I can pay you in produce.

Wally Satzewich and Gail Vandersteen of Saskatoon, Saskatchewan started renting their neighbors yards when they realized that small-scale urban crops fetched a far higher profit than did the large-scale vegetable growing operation they had on a 20-acre farm north of the city. Most people don’t use their yards to their fullest potential and Wally and Gail are taking advantage of this unused ‘farmland’ themselves.

Vandersteen says, “They think it’s too much work, but the truth is, this is much less work than mechanized, large-scale farming. We used to have a tractor to hill potatoes and cultivate, but we find it’s more efficient to do things by hand.” You may be asking yourself how can this be more profitable?

Their savings over large-scale farming comes in operation costs. The city provides irrigation, there is always plenty of compost around, the urban setting repels pests, and the market is not far away. On such small plots as are found in urban lots, typically ¼ to ½ an acre, all the harvesting can be done by hand. And because the plots are usually unused anyway, rental costs are minimal. Many people volunteer their backyards in exchange for fresh produce and those who want money, charge very little.

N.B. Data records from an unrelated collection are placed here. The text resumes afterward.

Context: an optimization exercise on an open-source flow, tuned for small area and a short achievable clock period. The choices shown serve that exercise and are no tape-out recipe.
Function was checked by simulation only, so behaviour that the tests miss may differ from the original.

==> flow/design.v (outline; a module is shown in full before it is edited, if it fits) <==
// module iir_DF1_Biquad: 2185 lines
// module iir_fa: 4 lines
module iir_DF1_Biquad (
  input clk,
  input rst,
  input signed [15:0] din,
  output signed [15:0] dout
);
  // ...
==> flow/run.sh <==
#!/bin/bash
# synth_recipe.tcl (not shown) runs the flow's synth.tcl, then flattens the netlist and writes it again
# the make line also repeats each setting of config.mk as NAME=value (left out here)
make -C /OpenROAD-flow-scripts/flow DESIGN_CONFIG=/design/flow/config.mk WORK_HOME=/design/flow/orfs CLKGATE_MAP_FILE= SYNTH_SCRIPT=/design/flow/synth_recipe.tcl finish
==> flow/config.mk <==
export PLATFORM = sky130hd
export DESIGN_NAME = iir_DF1_Biquad
export DESIGN_NICKNAME = iir_DF1_Biquad
export VERILOG_FILES = /design/flow/design.v
export SDC_FILE = /design/flow/constraint.sdc
export NUM_CORES = 4
export LEC_CHECK = 0
export CAP_MARGIN = 20
export CORE_MARGIN = 2
export CORE_UTILIZATION = 40
export SLEW_MARGIN = 20
export SYNTH_HIERARCHICAL = 1
export SYNTH_MINIMUM_KEEP_SIZE = 0
==> flow/constraint.sdc <==
create_clock -name core_clock -period 11.0 [get_ports {clk}]
set_input_delay 2.2000 -clock core_clock [delete_from_list [all_inputs] [get_ports {clk}]]
set_output_delay 2.2000 -clock core_clock [all_outputs]
set_load 0.01 [all_outputs]
==> impl_metrics.csv, run 1 <==
group,metric,value,unit
status,status,"complete, no violations",
die,die_h,184.2,um
placement,place_ws,6058,ps
setup_path,worstPathRequired,11320,ps
sta,rsz0062_at_grt,"no",
die,start_util,0.4084,
global_route,grt_start_max_net_pins,103,
logic_synthesis,syn_nets,1442,
cts,cts-root-buf,"clkbuf_16",
min_path,holdPathEnd,"xb[2]",
cts,clock_latency,430,ps
cells_and_area,clock_buffers,17,
routing,wl_met1,12320,um
placement,dpl_cell_area,13800,um2
die,core-area,31800,um2
min_path,holdPathStages,2,
logic_synthesis,netlist_area,12990,um2
die,die_area,33930,um2
logic_synthesis,yosys_warnings,7,
global_route,gr-total-overflow,0,
sta,worst_pin_slew,905.7,ps
setup_path,endpoint,"y[12]",
min_path,min-delay-start,"xa[2]",
logic_synthesis,ys_seq_elements,160,
setup_path,crit_top_cell,"fa_1",
global_route,antenna_found_initial,0,
routing,drt-vias-per-instance,4.713,
sta,skew,12.11,ps
sta,fin_crit_sh,0.4506,
cells_and_area,inverters_excl_clock,199,
die,io_pins,34,
routing,drc,0,
cells_and_area,clock_cell_area_share,0.04079,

What a wonderful way to help the environment too. More plants will of course attract more insect and wildlife. The added value of a ready-made garden plot could increase your property value. Maybe if enough people see what can be grown in their own yards they will be more inclined to carry on for themselves. This leads to less transportation of food to market.

Wally and Gail sold the 20-acre farm and now Wally operates Wally’s Urban Market Garden which is a multi-locational sub-acre urban farm. It is dispersed over 25 residential backyard garden plots in Saskatoon, Saskatchewan, that are rented from homeowners. The sites range in size from 500 sq. ft. to 3000 sq. ft., and the growing area totals a half acre. The produce is sold at The Saskatoon Farmers Market.

Wally and Gail created a company called SPIN, Small Plot Intensive based on minimal mechanization an maximum fiscal discipline and planning. Their concept inspired Philadelphia’s Somerton Tanks Farm.

This concept is catching on because the idea is so simple that it can be done everywhere. It’s true, gardeners can be made as well as born.